As for the results collected by pprof, we can not only analyze them using the commands that come with pprof, but also through a more intuitive vector graph. With Graphviz, Pprof can directly generate corresponding graphical files.

The written test is based on Centos 7.5. Install Graphviz directly with the following commands:

$ sudo yum install graphviz
Copy the code

For more installation instructions, see the Graphviz website

With Graphviz installed, go ahead and type SVG on the pprof interactive command line:

Note that web commands are not supported on server systems. Use the SVG command to generate the vector image and open it in a browser, as shown below:

It can also be seen from the figure above that the main time-consuming function is main.chunk, which takes 21.86s, and the associated invoked function F (x) takes 2.58s. The size of each square in the figure also represents CPU usage, with larger squares indicating longer CPU usage.

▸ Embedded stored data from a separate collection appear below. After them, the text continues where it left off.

$ cat src/rtl/tl45_pkg.sv
// Shared opcodes, register constants and writeback FSM states.
package tl45_pkg;

  localparam logic [4:0] OP_NOP    = 5'h00;
  localparam logic [4:0] OP_BRANCH = 5'h0C;
  localparam logic [3:0] REG_ZERO  = 4'h0;

  typedef enum logic [1:0] {
    WB_IDLE,
    WB_WAIT_MEM,
    WB_FAULT
  } wb_state_t;

endpackage

$ cat src/rtl/tl45_writeback.sv
// Writeback stage: retires ALU results and load data into the DPRF write port,
// mirrors every write onto the operand-forwarding bus, and holds the pipeline
// while a load waits for its memory ack. A watchdog faults the core if the ack
// never arrives.
module tl45_writeback
  import tl45_pkg::*;
#(
  parameter int DATA_W      = 32,
  parameter int MEM_TIMEOUT = 255
) (
  input  logic              i_clk,
  input  logic              i_reset,
  input  logic              i_pipe_flush,
  output logic              o_pipe_stall,
  input  logic [4:0]        i_opcode,
  input  logic [3:0]        i_dr,
  input  logic [DATA_W-1:0] i_value,
  input  logic              i_is_load,
  input  logic              i_mem_ack,
  input  logic [DATA_W-1:0] i_mem_data,
  output logic              o_dprf_we,
  output logic [3:0]        o_dprf_wa,
  output logic [DATA_W-1:0] o_dprf_wd,
  output logic [3:0]        o_of_reg,
  output logic [DATA_W-1:0] o_of_data,
  output logic              o_fault,
  output logic [31:0]       o_retired
);

  localparam int CNT_W = 16;

  wb_state_t         r_state, w_state_nxt;
  logic [CNT_W-1:0]  r_cnt, w_cnt_nxt;
  logic [3:0]        r_ld_dr, w_ld_dr_nxt;
  logic              r_we, w_we_nxt;
  logic [3:0]        r_wa, w_wa_nxt;
  logic [DATA_W-1:0] r_wd, w_wd_nxt;
  logic [31:0]       r_retired;
  logic              w_retire;
  logic              w_cnt_last;

  // The wait that would bring the count up to MEM_TIMEOUT is the last one allowed.
  assign w_cnt_last = ({1'b0, r_cnt} + 17'd1) == 17'(MEM_TIMEOUT);

  // Next-state, counter and write-port decisions; defaults hold state and drop we.
  always_comb begin
    w_state_nxt = r_state;
    w_cnt_nxt   = r_cnt;
    w_ld_dr_nxt = r_ld_dr;
    w_we_nxt    = 1'b0;
    w_wa_nxt    = r_wa;
    w_wd_nxt    = r_wd;
    w_retire    = 1'b0;
    case (r_state)
      WB_IDLE: begin
        if (i_opcode != OP_NOP && !i_pipe_flush) begin
          if (i_is_load) begin
            w_state_nxt = WB_WAIT_MEM;
            w_cnt_nxt   = '0;
            w_ld_dr_nxt = i_dr;
          end else begin
            w_retire = 1'b1;
            if (i_dr != REG_ZERO) begin
              w_we_nxt = 1'b1;
              w_wa_nxt = i_dr;
              w_wd_nxt = i_value;
            end
          end
        end
      end
      WB_WAIT_MEM: begin
        // Flush is ignored here: the pending load is older than whatever flushed.
        if (i_mem_ack) begin
          w_state_nxt = WB_IDLE;
          w_retire    = 1'b1;
          if (r_ld_dr != REG_ZERO) begin
            w_we_nxt = 1'b1;
            w_wa_nxt = r_ld_dr;
            w_wd_nxt = i_mem_data;
          end
        end else if (w_cnt_last) begin
          w_state_nxt = WB_FAULT;
        end else begin
          w_cnt_nxt = r_cnt + 1'b1;
        end
      end
      default: ;  // FAULT is terminal until reset
    endcase
  end

  // State, counter, write port and retire counter registers.
  always_ff @(posedge i_clk or posedge i_reset) begin
    if (i_reset) begin
      r_state   <= WB_IDLE;
      r_cnt     <= '0;
      r_ld_dr   <= '0;
      r_we      <= 1'b0;
      r_wa      <= '0;
      r_wd      <= '0;
      r_retired <= '0;
    end else begin
      r_state   <= w_state_nxt;
      r_cnt     <= w_cnt_nxt;
      r_ld_dr   <= w_ld_dr_nxt;
      r_we      <= w_we_nxt;
      r_wa      <= w_wa_nxt;
      r_wd      <= w_wd_nxt;
      r_retired <= r_retired + {31'd0, w_retire};
    end
  end

  assign o_pipe_stall = (r_state != WB_IDLE);
  assign o_fault      = (r_state == WB_FAULT);
  assign o_dprf_we    = r_we;
  assign o_dprf_wa    = r_wa;
  assign o_dprf_wd    = r_wd;
  assign o_of_reg     = r_we ? r_wa : REG_ZERO;
  assign o_of_data    = r_wd;
  assign o_retired    = r_retired;

endmodule
$ cat config.mk
export PLATFORM = sky130hd
export DESIGN_NAME = tl45_writeback
export DESIGN_NICKNAME = d
export VERILOG_FILES = /design/src/rtl/tl45_pkg.sv /design/src/rtl/tl45_writeback.sv
export SDC_FILE = /design/constraint.sdc
export NUM_CORES = 1
export LEC_CHECK = 0
export ABC_CLOCK_PERIOD_IN_PS = 2240
export BUFFER_PORTS_ARGS = -buffer_cell sky130_fd_sc_hd__buf_2
export CORE_MARGIN = 2
export CORE_UTILIZATION = 40
export DETAILED_ROUTE_END_ITERATION = 7
export GPL_TIMING_DRIVEN = 1
export MAX_ROUTING_LAYER = met4
export PLACE_DENSITY = 0.66
export REMOVE_ABC_BUFFERS = 1
export SYNTH_ARGS = -nofsm -noshare
export SYNTH_HDL_FRONTEND = slang
export SYNTH_SLANG_ARGS = --single-unit
$ cat constraint.sdc
create_clock -name i_clk -period 2.24 [get_ports i_clk]
set_input_delay 0.112 -clock i_clk [delete_from_list [all_inputs] [get_ports i_clk]]
set_output_delay 0.112 -clock i_clk [all_outputs]
set_load 0.03 [all_outputs]
==> metrics <==
max-cap viol count=0; most frequent cells in the layout=184 x buf_2, 141 x nand2_1, 88 x dfrtp_1; Util after Layout=53.96%; overall routed net length=12,940 um; worst hold stages=3; io pins=185; max incr delay on CP=0.39 ns; fin area=0.006535 mm2; CTS sink count=91; RSZ-0062 raised after global routing=true; via-per-instance ratio=4.948; RR Endpoint=r_state[0]; Synth Cell Area=0.005005 mm2; clk_lat worst skew=0.35 ns; largest net degree at the start of global routing=47; CP top delay family=simple AND/OR/NAND/NOR gates; Post-DP HPWL=9330 um; CP Buf/Inv Count=2; Die Y=115.9 um; peak supply drop=0.0006588 V; Clk pin slew, worst setup/hold paths=0.06 ns; worst-case clock buffer depth=2; initial antenna violation count=0; # setup viols final=0; H-tree depth=3; final net count=789; kind of critical path=reg2reg; class of the worst hold path=in2reg; min cycle time layout=2.198 ns; post-synthesis sequential area ratio=45.50%; initial DRC count=150; CP arrival=2.42 ns; vias in the first global route=4,074; GRT Util Overall=19.96%; Crit. End Element=register; unique cell type count in the Yosys netlist=53; worst hold path endpoint=r_ld_dr[2]; DR DRC count=0; status=finished, final reports clean; FP Rows=40; CORE AREA=0.01211 mm2; GR Overflow Total=0; reg2reg start=r_cnt[0]; FFs w/ async S/R, synth=100.0%; global-route wire length before repair=20,020 um; worst rel slew slack=45.63%; Placer Congestion=0.8286; CTS tree=done; slew at the pin with the worst max-slew slack=0.8156 ns; yosys synthesis warning count=0; die area=0.01342 mm2; Area growth syn-to-layout=30.58%; leakage=3.334 nW; routed len/inst=14.74 um; min-delay src=i_dr[2]; worst r2r path cells=9; top cells by area, synth=dfrtp_1 46%, nand2_1 11%, mux2_2 7.9%; Final ANT Viol Nets=0; worst-path cell with the longest stage delay=dfrtp_1; #FFs+latches synth=91; PortBufs=184; Root Buffer Master=clkbuf_16; power density over cell area=958.6 mW/mm2; top cell type by total area after synthesis=dfrtp_1; Inserted Diodes=0; CP Max Fanout=4; Hold Violations, Final=0; Top FF cell, synth=dfrtp_1; drt first pass iters=4; CP required=2.46 ns; R2R setup slack=0.04 ns; clk_skew=0.008424 ns; Cell Chain, Critical Path=buf_4, inv_2, ha_1, nand3_1, or3_1, o22ai_2, and3_4, o2111ai_2, a221o_1; layout cell share with drive strength beyond 1=43.66%; initial core utilization=41.32%; startpoint types=register; cell count after synthesis=531; Placement Cell Area=0.006021 mm2; die width=115.9 um; total number of vias=4,344; Synth top area share=45.50%; Max Slew Vio Count=0; Final period util=98.14%; most common cell after layout, fill and taps aside=buf_2; Post-synth EDFFs=0; Syn Area/Cell=9.425 um2; fmax=454.9 MHz; CTS Buf Count=9
==> metrics by stage <==
step,setup TNS (ns),hold slack [ns],power (mW),cells,setup WS [ns]
after floorplan,-54.16,0.2174,3.891,476,-0.9247
after global placement,-1.532,0.2893,4.729,856,-0.06502
after detailed placement,-3.527,0.2905,4.769,856,-0.1282
after CTS,-0.002536,0.0007736,6.291,876,-0.002240
after global routing,-0.3436,0.008352,6.618,878,-0.05641
final,0,0.01131,6.265,878,0.04171
==> flip-flops by register name (all words and copies together), names as in the netlist <==
| register | count |
|---|---|
| o_dprf_wa | 4 |
| o_dprf_wd | 32 |
| o_dprf_we | 1 |
| o_retired | 32 |
| r_cnt | 16 |
| r_ld_dr | 4 |
| r_state | 2 |
==> logic make-up (layout without fill, tap and decap cells) <==
logic type | after synthesis | in the layout | share of synthesized area (%)
and+or+nand+nor | 264 | 265 | 25.32
DFF | 91 | 91 | 45.50
buffers and inverters | 66 | 244 | 8.050
muxes | 42 | 42 | 9.425
xor gates and xnor gates | 37 | 37 | 6.475
AOI/OAI and AO/OA | 27 | 27 | 4.225
adders and majority gates | 4 | 4 | 1.000
==> how the worst max path moves through the flow <==
stage,startpoint,endpoint,cells after the start
after floorplan,r_state[0],r_cnt[12],4
after detailed placement,r_state[0],o_retired[26],10
after global placement,r_state[0],o_retired[25],9
after CTS,r_state[0],o_retired[26],10
after global routing,r_state[0],o_retired[29],9
final,r_cnt[0],r_state[0],9
==> where the power goes <==
group / switching (mW) / internal (mW)
combinational: 1.67 / 0.830
sequential: 0.301 / 1.98
clock: 0.604 / 0.879
==> cells in the mapped netlist (all sizes together) (9+ instances only) <==
library cell	count
inv	11
xnor2	26
or3	9
nor2	17
xor2	11
mux2	38
nand2	141
buf	39
dfrtp	91
nand3	38
and3	10
clkbuf	16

Background server performance analysis

For background services that are always running, such as Web applications or distributed applications, we can use the NET/HTTP /pprof library, which analyzes the application as it provides HTTP services.

ListenAndServe(“0.0.0.0:8000”, nil) is a simpler case, just import the package.

import (
	_ "net/http/pprof"
)
Copy the code

Note that the package is imported with the underscore “_”, which means we just need the package to run its init() function, which will automatically collect the information and save it in memory.

If you use a custom ServerMux multiplexer, you need to register some routing rules manually:

r.HandleFunc("/debug/pprof/", pprof.Index)
r.HandleFunc("/debug/pprof/heap", pprof.Index)
r.HandleFunc("/debug/pprof/cmdline", pprof.Cmdline)
r.HandleFunc("/debug/pprof/profile", pprof.Profile)
r.HandleFunc("/debug/pprof/symbol", pprof.Symbol)
r.HandleFunc("/debug/pprof/trace", pprof.Trace)
Copy the code

These paths represent:

  • /debug/pprof/profile: Accessing this link will automatically perform CPU profiling for 30 seconds and generate a file for download, which can be done with parameters? =seconds=60 Data is collected for 60 seconds.
  • /debug/pprof/block: Records the Goroutine blocking event. The default is to sample every blocking event that occurs.
  • /debug/pprof/goroutines: Records active goroutines. Only sample once at fetch time.
  • /debug/pprof/heap: Records the heap memory allocation. By default, the sample is taken once every 512K bytes allocated.
  • /debug/pprof/mutex: View the owners of contention mutex.
  • / debug/pprof/threadcreate: system thread creation of records. Only sample once at fetch time.

Rewriting test code

Rewrite the program of calculating PI into a service, provide an interface externally, and introduce net/ HTTP /pprof dependency to collect performance indicators of HTTP service.

package main

import (
	"fmt"
	"net/http"
	_ "net/http/pprof"
	"runtime"
)

var n int64 = 10000000000
var h = 1.0 / float64(n)

func f(a float64) float64 {
	return 4.0 / (1.0 + a*a)
}

func chunk(start, end int64, c chan float64) {
	var sum float64 = 0.0
	for i := start; i < end; i++ {
		x := h * (float64(i) + 0.5)
		sum += f(x)
	}
	c <- sum * h
}

func callFunc(w http.ResponseWriter, r *http.Request) {

	var pi float64
	np := runtime.NumCPU()
	runtime.GOMAXPROCS(np)
	c := make(chan float64, np)
	fmt.Println("np: ", np)

	for i := 0; i < np; i++ {
		go chunk(int64(i)*n/int64(np), (int64(i)+1)*n/int64(np), c)
	}

	for i := 0; i < np; i++ {
		tmp := <-c
		fmt.Println("c->: ", tmp)

		pi += tmp
		fmt.Println("pai: ", pi)

	}

	fmt.Println("Pi: ", pi)
}

func main(a) {
	http.HandleFunc("/getAPi", callFunc)
	http.ListenAndServe(": 8000".nil)}Copy the code

In the implementation of the code above, we expose port 8000 and define an interface getAPi. The implementation of calculating PI is the same as before, with each call to the interface triggering the calculation of PI once.

Compile implementation

Now that the code is written, we are ready to compile and execute the HTTP service by executing the following command:

$ go build -o httpapi main.go

$ ./httpapi
Copy the code

After compiling the program successfully and running the binaries to get performance data for the service,

At this point, we can through pprof HTTP interface to http://localhost:8000/debug/pprof/:

The figure above shows the pprof Web viewing service in action, with the sampling results constantly updated by refreshing the page.

Graphical analysis

As with the performance analysis of the above finishable program, we can also use graphical analysis of the performance of the background program.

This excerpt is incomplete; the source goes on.